SUZLON ENERGY LTD., Petitioner–Appellant, Rajagopalan Sridhar, Intervenor–Defendant–Appellee, v. MICROSOFT CORPORATION, Respondent–Appellee.

No. 10–35793.

Decided: October 03, 2011

Before JOHN T. NOONAN and MILAN D. SMITH, JR., Circuit Judges, and ANDREWJ. GUILFORD,* District Judge. Jeremy J.O. Harwood, New York, NY, for the petitioner-appellant. Blake Marks–Dias, Seattle, WA, for the respondent-appellee. Michael A. Barcott, Seattle, WA, for the intervenor-defendant-appellee.


While the parties in this case raise issues of international policy, constitutional rights, and the fortuities of the Internet age, this case ultimately turns on the plain language of the relevant statute. Suzlon Energy Ltd. (“Suzlon”) has demanded that Microsoft Corp. (“Microsoft”) produce documents from the Microsoft Hotmail email account of Rajagopalan Sridhar, an Indian citizen imprisoned abroad. Microsoft objected to the production and the district court agreed, finding that Sridhar was entitled to the protection of the Electronic Communications Privacy Act (“ECPA”), 18 U.S.C. §§ 2510–2522, even though he was a foreign citizen. We affirm.


The facts of this case are straightforward and largely undisputed, with any disputed facts not affecting the resolution of this case. Suzlon sought emails under 28 U.S.C. § 1782 to use in a civil fraud proceeding pending against Sridhar and others in the Federal Court of Australia (the “Australian Proceedings”). Although Sridhar is a citizen of India and is imprisoned abroad, the relevant emails are stored on a domestic server by a domestic corporation, Microsoft. The district court initially granted Suzlon's petition for production of documents (“Production Order”). In response, Microsoft filed objections that the district court deemed to be a motion to quash.

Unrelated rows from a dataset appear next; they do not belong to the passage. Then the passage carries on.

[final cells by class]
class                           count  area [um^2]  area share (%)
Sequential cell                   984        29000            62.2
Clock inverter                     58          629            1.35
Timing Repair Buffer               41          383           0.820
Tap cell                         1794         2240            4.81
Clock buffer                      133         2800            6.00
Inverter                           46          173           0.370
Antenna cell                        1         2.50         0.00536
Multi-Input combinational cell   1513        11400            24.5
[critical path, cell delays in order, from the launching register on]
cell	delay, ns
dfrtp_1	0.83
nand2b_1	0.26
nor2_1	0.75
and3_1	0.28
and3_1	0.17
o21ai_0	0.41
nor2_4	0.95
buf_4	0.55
$ cat src/hw/rtl/quoted_field_splitter_core_defines.svh
// assertion macros shared by the quoted field splitter rtl
// no dependencies; included by files that carry concurrent checks
`ifndef QUOTED_FIELD_SPLITTER_CORE_DEFINES_SVH
`define QUOTED_FIELD_SPLITTER_CORE_DEFINES_SVH

// same-cycle implication, disabled while reset is asserted
`define QFS_ASSERT_NOW(label, clk, rst_n, ante, cons) \
  label: assert property (@(posedge clk) disable iff (!rst_n) (ante) |-> (cons)) \
    else $error("qfs check failed");

// next-cycle implication, disabled while reset is asserted
`define QFS_ASSERT_NEXT(label, clk, rst_n, ante, cons) \
  label: assert property (@(posedge clk) disable iff (!rst_n) (ante) |=> (cons)) \
    else $error("qfs check failed");

`endif

$ cat src/hw/rtl/qfs_pkg.sv
// package for the quoted field splitter: constants, register indexes, queue entry type
// no dependencies; used by the core, front, queue and back rtl files of the block
package qfs_pkg;

  // fixed byte that is always literal after an escape
  localparam logic [7:0] DQUOTE_BYTE = 8'h22;

  // configuration register indexes and reset values
  localparam int unsigned CFG_IDX_W = 2;
  localparam logic [CFG_IDX_W-1:0] CFG_DELIMITER = 2'd0;
  localparam logic [CFG_IDX_W-1:0] CFG_QUOTE     = 2'd1;
  localparam logic [CFG_IDX_W-1:0] CFG_ESCAPE    = 2'd2;
  localparam logic [7:0] DELIMITER_RESET = 8'd44;
  localparam logic [7:0] QUOTE_RESET     = 8'd34;
  localparam logic [7:0] ESCAPE_RESET    = 8'd92;

  // input opcodes
  localparam logic OP_CHAR = 1'b0;
  localparam logic OP_EOS  = 1'b1;

  // queue between front and back
  localparam int unsigned QUEUE_DEPTH = 4;
  localparam int unsigned QPTR_W = $clog2(QUEUE_DEPTH);
  localparam int unsigned QCNT_W = $clog2(QUEUE_DEPTH + 1);

  // one classified item: optional leading escape result, then the final result
  typedef struct packed {
    logic       pair;
    logic [7:0] esc_byte;
    logic       has_char;
    logic [7:0] char_out;
    logic       field_end;
    logic       string_end;
  } qfs_entry_t;

endpackage
## config.mk

```make
export PLATFORM = sky130hd
export DESIGN_NAME = pgr_arith
export DESIGN_NICKNAME = d
export VERILOG_FILES = /design/src/hw/rtl/pgr_pkg.sv /design/src/hw/rtl/pgr_arith.sv
export SDC_FILE = /design/constraint.sdc
export NUM_CORES = 1
export LEC_CHECK = 0
export BUFFER_PORTS_ARGS = -buffer_cell sky130_fd_sc_hd__buf_2
export CAP_MARGIN = 30
export CORE_MARGIN = 5
export CORE_UTILIZATION = 30
export DETAILED_ROUTE_END_ITERATION = 6
export PLACE_DENSITY_LB_ADDON = 0.25
export SLEW_MARGIN = 20
export SYNTH_ARGS = -nofsm -noshare
export SYNTH_HDL_FRONTEND = slang
export SYNTH_SLANG_ARGS = --single-unit
```

## constraint.sdc

```tcl
create_clock -name aclk -period 8.6 [get_ports aclk]
set_input_delay 0 -clock aclk [delete_from_list [all_inputs] [get_ports aclk]]
set_output_delay 0 -clock aclk [all_outputs]
set_load 0.05 [all_outputs]
```
**config.mk**
```make
export PLATFORM = sky130hd
export DESIGN_NAME = aeag_coef_seq
export DESIGN_NICKNAME = d
export VERILOG_FILES = /design/src/aeag_pkg.sv /design/src/aeag_coef_seq.sv
export SDC_FILE = /design/constraint.sdc
export NUM_CORES = 2
export LEC_CHECK = 0
export BUFFER_PORTS_ARGS = -buffer_cell sky130_fd_sc_hd__buf_2
export CORE_MARGIN = 5
export CORE_UTILIZATION = 39
export DETAILED_ROUTE_END_ITERATION = 16
export GPL_TIMING_DRIVEN = 0
export PLACE_DENSITY = 0.53
export SETUP_SLACK_MARGIN = 0.05
export SLEW_MARGIN = 30
export SYNTH_ARGS = -nofsm -noshare
export SYNTH_HDL_FRONTEND = slang
export SYNTH_SLANG_ARGS = --single-unit
```
**constraint.sdc**
```tcl
create_clock -name clk -period 10.7 [get_ports clk]
set_input_delay 0.535 -clock clk [delete_from_list [all_inputs] [get_ports clk]]
set_output_delay 0.535 -clock clk [all_outputs]
set_load 0.01 [all_outputs]
```
### src/hsl_pkg.sv
// Shared types and constants for the HSL to RGB converter.
package hsl_pkg;

    localparam int HSL_W   = 16;    // input field width
    localparam int CHAN_W  = 8;     // output channel width
    localparam int STAGES  = 7;     // register stages in the pipeline
    localparam int CH_N    = 3;     // channel values per item: c + m, x + m, m

    localparam int CH_C    = 0;
    localparam int CH_X    = 1;
    localparam int CH_0    = 2;

    localparam int A_W     = 17;            // 1 - |2l - 1|, scaled
    localparam int T_W     = A_W + HSL_W;   // chroma product a * s

    localparam int DEG_TURN   = 360;
    localparam int DEG_SECTOR = 60;
    localparam int PCT_FULL   = 100;
    localparam int SECTORS    = 6;
    localparam int HDEG_W     = 9;          // reduced hue in degrees

    // hue / 360 as (hue * HUE_RECIP) >> HUE_RECIP_SHIFT, exact for 16-bit hue
    localparam int HUE_RECIP       = 93207;
    localparam int HUE_RECIP_W     = 17;
    localparam int HUE_RECIP_SHIFT = 25;
    localparam int Q360_W          = 8;

    // integer form: channel = floor((17 * N + 40000) / 80000)
    localparam int INT_LIGHT_K = 12000;     // 2 * 100 * 60
    localparam int INT_KL_W    = 30;
    localparam int INT_N_W     = 21;
    localparam int INT_SCALE   = 17;
    localparam int INT_ROUND   = 40000;
    localparam int INT_X_W     = 25;
    localparam int INT_PRE_SHIFT = 7;       // 80000 = 128 * 625
    localparam int INT_Y_W     = 18;

    // y / 625 as (y * SCALE_RECIP) >> SCALE_RECIP_SHIFT, exact for 18-bit y
    localparam int SCALE_RECIP       = 429497;
    localparam int SCALE_RECIP_SHIFT = 28;
    localparam int INT_P_W           = INT_Y_W + 19;
    localparam int INT_Q_W           = INT_P_W - SCALE_RECIP_SHIFT;

    localparam int FRAC_SCALE = 510;
    localparam int CHAN_MAX   = 255;

    typedef enum logic {
        KIND_INT  = 1'b0,
        KIND_FRAC = 1'b1
    } kind_t;

    typedef enum logic [2:0] {
        SEC_R_Y = 3'd0,
        SEC_Y_G = 3'd1,
        SEC_G_C = 3'd2,
        SEC_C_B = 3'd3,
        SEC_B_M = 3'd4,
        SEC_M_R = 3'd5
    } sector_t;

    typedef struct packed {
        logic [STAGES-1:0] load;
    } pipe_ctrl_t;

endpackage

### src/hsl_front.sv
// Front stages: hue reduction, clamping, chroma product and sector decode.
module hsl_front import hsl_pkg::*; #(
    parameter int FRAC_BITS = 16
) (
    input  logic                 clk,
    input  pipe_ctrl_t           ctrl,
    input  kind_t                kind,
    input  logic [HSL_W-1:0]     hue,
    input  logic [HSL_W-1:0]     saturation,
    input  logic [HSL_W-1:0]     lightness,
    output kind_t                s3_kind,
    output sector_t              s3_sector,
    output logic [FRAC_BITS:0]   s3_g,
    output logic [T_W-1:0]       s3_t,
    output logic [HSL_W-1:0]     s3_lit
);

    localparam int HMW = (FRAC_BITS < HSL_W) ? FRAC_BITS : HSL_W;
    localparam int PW  = FRAC_BITS + 3;
    localparam int GW  = FRAC_BITS + 1;
    localparam int CW  = (FRAC_BITS + 2 > 18) ? FRAC_BITS + 2 : 18;
    localparam int HPW = HSL_W + HUE_RECIP_W;
    localparam logic [CW-1:0]    FRAC_ONE_C = CW'(1) << FRAC_BITS;
    localparam logic [HSL_W-1:0] HUE_MASK   = HSL_W'((CW'(1) << HMW) - CW'(1));

    // stage 1
    logic [HPW-1:0]      hue_prod;
    logic [CW-1:0]       lim;
    logic [CW-1:0]       sat_x;
    logic [CW-1:0]       lit_x;
    logic [CW-1:0]       sat_c;
    logic [CW-1:0]       lit_c;
    logic signed [CW-1:0] diff;
    logic [CW-1:0]       mag;
    logic [CW-1:0]       a_full;
    logic [HSL_W-1:0]    hue_next;

    kind_t               s1_kind_reg;
    logic [HSL_W-1:0]    s1_hue_reg;
    logic [Q360_W-1:0]   s1_q_reg;
    logic [HSL_W-1:0]    s1_sat_reg;
    logic [HSL_W-1:0]    s1_lit_reg;
    logic [A_W-1:0]      s1_a_reg;

    always_comb
    begin
        hue_prod = HPW'(hue) * HPW'(HUE_RECIP);
        hue_next = (kind == KIND_FRAC) ? (hue & HUE_MASK) : hue;
        lim      = (kind == KIND_FRAC) ? FRAC_ONE_C : CW'(PCT_FULL);
        sat_x    = CW'(saturation);
        lit_x    = CW'(lightness);
        sat_c    = (sat_x > lim) ? lim : sat_x;
        lit_c    = (lit_x > lim) ? lim : lit_x;
        diff     = signed'(lit_c << 1) - signed'(lim);
        mag      = diff[CW-1] ? unsigned'(-diff) : unsigned'(diff);
        a_full   = lim - mag;
    end

    always_ff @(posedge clk)
    begin
        if (ctrl.load[0])
        begin
            s1_kind_reg <= kind;
            s1_hue_reg  <= hue_next;
            s1_q_reg    <= hue_prod[HUE_RECIP_SHIFT +: Q360_W];
            s1_sat_reg  <= sat_c[HSL_W-1:0];
            s1_lit_reg  <= lit_c[HSL_W-1:0];
            s1_a_reg    <= a_full[A_W-1:0];
        end
    end

    // stage 2
    logic [HSL_W-1:0]    h_full;
    logic [PW-1:0]       pos_next;
    logic [T_W-1:0]      t_next;

    kind_t               s2_kind_reg;
    logic [PW-1:0]       s2_pos_reg;
    logic [T_W-1:0]      s2_t_reg;
    logic [HSL_W-1:0]    s2_lit_reg;

    always_comb
    begin
        h_full   = s1_hue_reg - (HSL_W'(s1_q_reg) * HSL_W'(DEG_TURN));
        pos_next = (s1_kind_reg == KIND_FRAC) ?
                   PW'(s1_hue_reg[HMW-1:0]) * PW'(SECTORS) :
                   PW'(h_full[HDEG_W-1:0]);
        t_next   = T_W'(s1_a_reg) * T_W'(s1_sat_reg);
    end

    always_ff @(posedge clk)
    begin
        if (ctrl.load[1])
        begin
            s2_kind_reg <= s1_kind_reg;
            s2_pos_reg  <= pos_next;
            s2_t_reg    <= t_next;
            s2_lit_reg  <= s1_lit_reg;
        end
    end

    // stage 3
    logic [HDEG_W-1:0]   h;
    logic [HDEG_W-1:0]   h_base;
    sector_t             sec;
    logic [GW-1:0]       fnum;
    logic [GW-1:0]       dh;
    logic [GW-1:0]       g_next;

    kind_t               s3_kind_reg;
    sector_t             s3_sector_reg;
    logic [GW-1:0]       s3_g_reg;
    logic [T_W-1:0]      s3_t_reg;
    logic [HSL_W-1:0]    s3_lit_reg;

    always_comb
    begin
        h      = s2_pos_reg[HDEG_W-1:0];
        h_base = '0;
        sec    = SEC_R_Y;
        if (s2_kind_reg == KIND_FRAC)
        begin
            sec  = sector_t'(s2_pos_reg[PW-1:FRAC_BITS]);
            fnum = GW'(s2_pos_reg[FRAC_BITS-1:0]);
            dh   = GW'(1) << FRAC_BITS;
        end
        else
        begin
            priority if (h >= HDEG_W'(5 * DEG_SECTOR))
            begin
                sec    = SEC_M_R;
                h_base = HDEG_W'(5 * DEG_SECTOR);
            end
            else if (h >= HDEG_W'(4 * DEG_SECTOR))
            begin
                sec    = SEC_B_M;
                h_base = HDEG_W'(4 * DEG_SECTOR);
            end
            else if (h >= HDEG_W'(3 * DEG_SECTOR))
            begin
                sec    = SEC_C_B;
                h_base = HDEG_W'(3 * DEG_SECTOR);
            end
            else if (h >= HDEG_W'(2 * DEG_SECTOR))
            begin
                sec    = SEC_G_C;
                h_base = HDEG_W'(2 * DEG_SECTOR);
            end
            else if (h >= HDEG_W'(DEG_SECTOR))
            begin
                sec    = SEC_Y_G;
                h_base = HDEG_W'(DEG_SECTOR);
            end
            else
            begin
                sec    = SEC_R_Y;
                h_base = '0;
            end
            fnum = GW'(h - h_base);
            dh   = GW'(DEG_SECTOR);
        end
        // odd sectors run the secondary component downhill
        if (sec == SEC_Y_G || sec == SEC_C_B || sec == SEC_M_R)
        begin
            g_next = dh - fnum;
        end
        else
        begin
            g_next = fnum;
        end
    end

    always_ff @(posedge clk)
    begin
        if (ctrl.load[2])
        begin
            s3_kind_reg   <= s2_kind_reg;
            s3_sector_reg <= sec;
            s3_g_reg      <= g_next;
            s3_t_reg      <= s2_t_reg;
            s3_lit_reg    <= s2_lit_reg;
        end
    end

    assign s3_kind   = s3_kind_reg;
    assign s3_sector = s3_sector_reg;
    assign s3_g      = s3_g_reg;
    assign s3_t      = s3_t_reg;
    assign s3_lit    = s3_lit_reg;

endmodule

### config.mk
export PLATFORM = sky130hd
export DESIGN_NAME = hsl_front
export DESIGN_NICKNAME = d
export VERILOG_FILES = /design/src/hsl_pkg.sv /design/src/hsl_front.sv
export SDC_FILE = /design/constraint.sdc
export NUM_CORES = 1
export LEC_CHECK = 0
export BUFFER_PORTS_ARGS = -buffer_cell sky130_fd_sc_hd__buf_4
export CAP_MARGIN = 20
export CORE_MARGIN = 10
export CORE_UTILIZATION = 41
export CTS_CLUSTER_DIAMETER = 200
export DETAILED_ROUTE_END_ITERATION = 10
export PLACE_DENSITY = 0.63
export SYNTH_ARGS = -nofsm -noshare
export SYNTH_HDL_FRONTEND = slang
export SYNTH_SLANG_ARGS = --single-unit
### constraint.sdc
create_clock -name clk -period 7.4 [get_ports clk]
set_input_delay 1.11 -clock clk [delete_from_list [all_inputs] [get_ports clk]]
set_output_delay 1.11 -clock clk [all_outputs]
set_load 0.005 [all_outputs]
Word-level counts from Yosys, hierarchy flattened
Cells that the tools add are included.
{ "op_classes": {"add_sub_neg": 6, "multipliers": 4, "div": 0, "magnitude_cmp": 7, "eq_ne": 3, "shifts": 0, "mux": 20, "bitwise": 0, "reduce_logical": 2} }
{ "op_table": {"columns": ["cell", "n"], "rows": [
  ["17-bit 2-to-1 mux", 6],
  ["16-bit by 17-bit greater-than comparator with 1-bit output", 2],
  ["17-bit subtractor", 2],
  ["16-bit by 17-bit multiplier with 33-bit output (second input constant)", 1],
  ["17-bit by 16-bit multiplier with 33-bit output", 1],
  ["9-bit 2-to-1 mux", 3],
  ["9-bit by 8-bit greater-or-equal comparator with 1-bit output (second input constant)", 2],
  ["16-bit by 2-bit multiplier with 18-bit output (second input constant)", 1],
  ["18-bit subtractor", 1],
  ["17-bit negation", 1],
  ["16-bit 2-to-1 mux", 1],
  ["8-bit 2-to-1 mux", 2],
  ["9-bit by 9-bit subtractor with 10-bit output", 1],
  ["9-bit by 6-bit greater-or-equal comparator with 1-bit output (second input constant)", 1],
  ["9-bit by 7-bit greater-or-equal comparator with 1-bit output (second input constant)", 1],
  ["9-bit greater-or-equal comparator (second input constant)", 1],
  ["3-bit 2-to-1 mux", 3],
  ["9-bit subtractor", 1],
  ["8-bit by 6-bit multiplier with 6-bit output (second input constant)", 1],
  ["7-bit 2-to-1 mux", 1],
  ["6-bit 2-to-1 mux", 1],
  ["2-bit 2-to-1 mux", 2],
  ["3-bit by 1-bit equality test with 1-bit output (second input constant)", 1],
  ["3-bit by 2-bit equality test with 1-bit output (second input constant)", 1],
  ["other kinds (3)", 4]
]} }
{ "word_totals": {"reg_bits": 213, "latchBits": 0, "mem_bits_rw": 0, "romBits": 0, "out_inout_bits": 70, "word_cells": 59, "memories": 0} }

Logic depth before layout (Yosys ltp)
Gate-level depths: netlist of run 1.
{ "depth": {"depth_word": 11, "depth_mapped": 25, "ltp_nobuf": 25} }

Worst setup path after synthesis of run 1
No wires, ideal clock.
{ "synth_timing": {"path_kind": "input -> register", "from": "in kind", "to": "reg s1_a_reg[14] (data pin)", "setup_time_ns": 0.267, "arrival_ns": 6.615, "path_slack_ns": 0.519, "stages": 25, "path_buffers": 4, "path_cell_list": "clkbuf_1 > clkbuf_1 > inv_1 > ha_1 > and4bb_1 > a31oi_2 > a21oi_1 > clkbuf_1 > and2_1 > ha_1 > o21ai_1 > a22oi_1 > nor4_4 > a21o_2 > clkbuf_1 > nand2_1 > xor2_1 > ha_1 > nand2_1 > a211o_1 > a21o_1 > a2bb2oi_4 > a311oi_1 > a311o_1 > xor2_1"} }
{ "synth_between": {"elab_chain_cells": 7} }
{ "synth_lines": {"columns": ["element", "line", "text"], "rows": [
  ["start: declaration", "hsl_front.sv:7", "input kind_t kind,"],
  ["17-bit 2-to-1 mux *", "hsl_front.sv:49", "lim = (kind == KIND_FRAC) ? FRAC_ONE_C : CW'(PCT_FULL);"],
  ["16-bit by 17-bit greater-than comparator with 1-bit output *", "hsl_front.sv:53", "lit_c = (lit_x > lim) ? lim : lit_x;"],
  ["17-bit 2-to-1 mux *", "hsl_front.sv:53", null],
  ["via lit_c[4]", "hsl_front.sv:32", "logic [CW-1:0] lit_c;"],
  ["18-bit subtractor *", "hsl_front.sv:54", "diff = signed'(lit_c << 1) - signed'(lim);"],
  ["17-bit negation", "hsl_front.sv:55", "mag = diff[CW-1] ? unsigned'(-diff) : unsigned'(diff);"],
  ["17-bit 2-to-1 mux *", "hsl_front.sv:55", null],
  ["17-bit subtractor *", "hsl_front.sv:56", "a_full = lim - mag;"],
  ["via a_full[14]", "hsl_front.sv:35", "logic [CW-1:0] a_full;"],
  ["end signal: assignment", "hsl_front.sv:68", "s1_a_reg <= a_full[A_W-1:0];"],
  ["end: declaration", "hsl_front.sv:43", "logic [A_W-1:0] s1_a_reg;"]
]} }
Mark *: on every way through the listed nets, which the timed path passes. The rest lies on a longest branch.
A chain may end at the register's enable or synchronous reset.

Worst setup path in the final report of run 1
{ "layout_timing": {"from": "reg s1_a_reg[5]", "to": "reg s2_t_reg[32] (data pin)"} }
{ "layout_between": {"elab_chain_cells": 1} }
{ "layout_lines": {"columns": ["element", "line", "text"], "rows": [
  ["17-bit by 16-bit multiplier with 33-bit output", "hsl_front.sv:88", "t_next = T_W'(s1_a_reg) * T_W'(s1_sat_reg);"],
  ["via t_next[32]", "hsl_front.sv:75", "logic [T_W-1:0] t_next;"],
  ["end signal: assignment", "hsl_front.sv:97", "s2_t_reg <= t_next;"],
  ["end: declaration", "hsl_front.sv:79", "logic [T_W-1:0] s2_t_reg;"]
]} }
The timed path passes the listed nets, and every way through them passes these cells.

==> results of run 1 <==
[Yosys cell counts (13+ instances only)]
master	count	share of area [%]
sky130_fd_sc_hd__edfxtp_1	207	27
sky130_fd_sc_hd__nor2b_1	23	0.63
sky130_fd_sc_hd__a21oi_1	67	1.5
sky130_fd_sc_hd__o21bai_1	13	0.43
sky130_fd_sc_hd__nand3_1	17	0.37
sky130_fd_sc_hd__nand2b_1	14	0.38
sky130_fd_sc_hd__nand2_1	224	3.7
sky130_fd_sc_hd__xnor2_1	74	2.8
sky130_fd_sc_hd__fa_1	281	25
sky130_fd_sc_hd__and2_1	132	3.6
sky130_fd_sc_hd__ha_1	290	16
sky130_fd_sc_hd__o21ai_0	51	1.1
sky130_fd_sc_hd__inv_1	422	6.9
sky130_fd_sc_hd__nor3_1	23	0.50
sky130_fd_sc_hd__clkbuf_1	47	0.77
sky130_fd_sc_hd__xor2_1	23	0.88
sky130_fd_sc_hd__a21o_1	35	1.2
sky130_fd_sc_hd__nor2_1	55	0.91
[worst reg2reg max path: stages (launching register included)]
cell                       delay, ns
sky130_fd_sc_hd__edfxtp_1       0.61
sky130_fd_sc_hd__buf_4          0.27
sky130_fd_sc_hd__and2_1         0.17
sky130_fd_sc_hd__fa_1           0.53
sky130_fd_sc_hd__inv_1          0.05
sky130_fd_sc_hd__fa_1           0.53
sky130_fd_sc_hd__inv_1          0.05
sky130_fd_sc_hd__fa_1           0.42
sky130_fd_sc_hd__fa_1           0.54
sky130_fd_sc_hd__inv_1          0.05
sky130_fd_sc_hd__fa_1           0.47
sky130_fd_sc_hd__inv_1          0.05
sky130_fd_sc_hd__fa_1           0.48
sky130_fd_sc_hd__ha_1           0.39
sky130_fd_sc_hd__a21o_1         0.14
sky130_fd_sc_hd__a21oi_1        0.06
sky130_fd_sc_hd__nor2b_1        0.20
sky130_fd_sc_hd__nor2_1         0.10
sky130_fd_sc_hd__o21ai_0        0.17
sky130_fd_sc_hd__a211oi_1       0.07
sky130_fd_sc_hd__buf_4          0.18
sky130_fd_sc_hd__nor3_1         0.24
sky130_fd_sc_hd__a211oi_1       0.08
sky130_fd_sc_hd__buf_4          0.15
sky130_fd_sc_hd__o21ai_0        0.39
sky130_fd_sc_hd__and4_1         0.25
sky130_fd_sc_hd__nor3_1         0.05
[cell type report]
type                    instances  area [um^2]
multi-input cells            1493        14800
flip-flops and latches        207         6220
repair buffers                164         1230
fillers                      5211        29600
inverters                     423         1590
well taps                     748          936
clock buffers                  30          644
clock inverters                13          104
[cells in the final DEF (no fill, tap or decap), drive strengths merged, types with 55 or more instances in the layout]
cell and instances:
edfxtp 207, o21ai 58, a21oi 68, buf 164
and2 132, fa 281, nor2 55, nand2 224
xnor2 74, inv 424, ha 290
[stage by stage]
stage | util [%] | hold WS [ns] | setup slack [ns] | instance area [um^2]
2_1_floorplan | - | 0.400 | 0.519 | 22800
3_3_place_gp | 44.9 | 0.401 | 0.372 | 24800
3_5_place_dp | 44.9 | 0.405 | 0.289 | 24800
4_1_cts | 46.3 | 0.418 | 0.271 | 25500
5_1_grt | 46.3 | 0.418 | 0.00894 | 25500
6_report | 46.3 | 0.416 | 0.435 | 25500
[logic make-up (layout without fill, tap and decap cells)]
logic type,after synthesis,in the layout,synth area share [%]
multiplexers,11,11,0.483
other,1,1,0.0164
buffers and inverters,474,630,7.83
flip-flops,207,207,27.3
AND/OR/NAND/NOR,555,555,12.4
AO/OA/AOI/OAI,258,258,7.73
XOR/XNOR,97,97,3.73
adder cells (fa/ha/maj),571,571,40.6
[how the worst max path moves through the flow]
stage              startpoint           end  slack [ns]  depth (start not counted)
4_1_cts        s1_sat_reg[11]  s2_t_reg[26]        0.27                         23
5_1_grt           s1_a_reg[5]  s2_t_reg[26]       0.009                         25
6_report          s1_a_reg[5]  s2_t_reg[32]        0.43                         26
3_5_place_dp   s1_sat_reg[11]  s2_t_reg[26]        0.29                         23
2_1_floorplan            kind  s1_a_reg[14]        0.52                         25
3_3_place_gp   s1_sat_reg[11]  s2_t_reg[26]        0.37                         23
[layer usage]
metal | GRT usage (%) | up-vias | share of wire (%)
li1 | - | 7380 | -
met1 | 20.7 | 7581 | 45
met2 | 25.2 | 376 | 45
met3 | 3.46 | 82 | 6.5
met4 | 4.05 | 0 | 2.7
met5 | 0 | - | 0
[timing repair]
action | in CTS | in global routing
gates resized for setup | 0 | 1
setup endpoints to repair | 0 | 2
buffers inserted | 0 | 2
hold endpoints to repair | 0 | 0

Microsoft and Sridhar raised several arguments below to support the motion to quash. First, Microsoft argued that the documents sought must be discoverable in the foreign proceeding. The district court rejected this argument based on Intel Corp. v. Advanced Micro Devices, Inc., 542 U.S. 241, 124 S.Ct. 2466, 159 L.Ed.2d 355 (2004), which held that nothing in the text of § 1782 imposed such a limitation. Id. at 260. Second, Microsoft argued that the subpoenas must comply with the Federal Rules of Civil Procedure. But § 1782 states that the Federal Rules of Civil Procedure only apply to the extent the order granting discovery does not provide other procedures, and the Production Order specified a procedure. Thus, the district court rejected the second argument as well. Third, Microsoft and Sridhar argued that production of the emails would violate the ECPA. The district court agreed with this third argument, held that the plain terms of the statute applied the ECPA to all persons, and granted the motion to quash (“Quash Order”). Suzlon now appeals the district court's finding that the ECPA applies to foreign citizens such as Sridhar, focusing on the third argument. Suzlon also argues that Sridhar's participation in this suit is an implied consent to the production of documents.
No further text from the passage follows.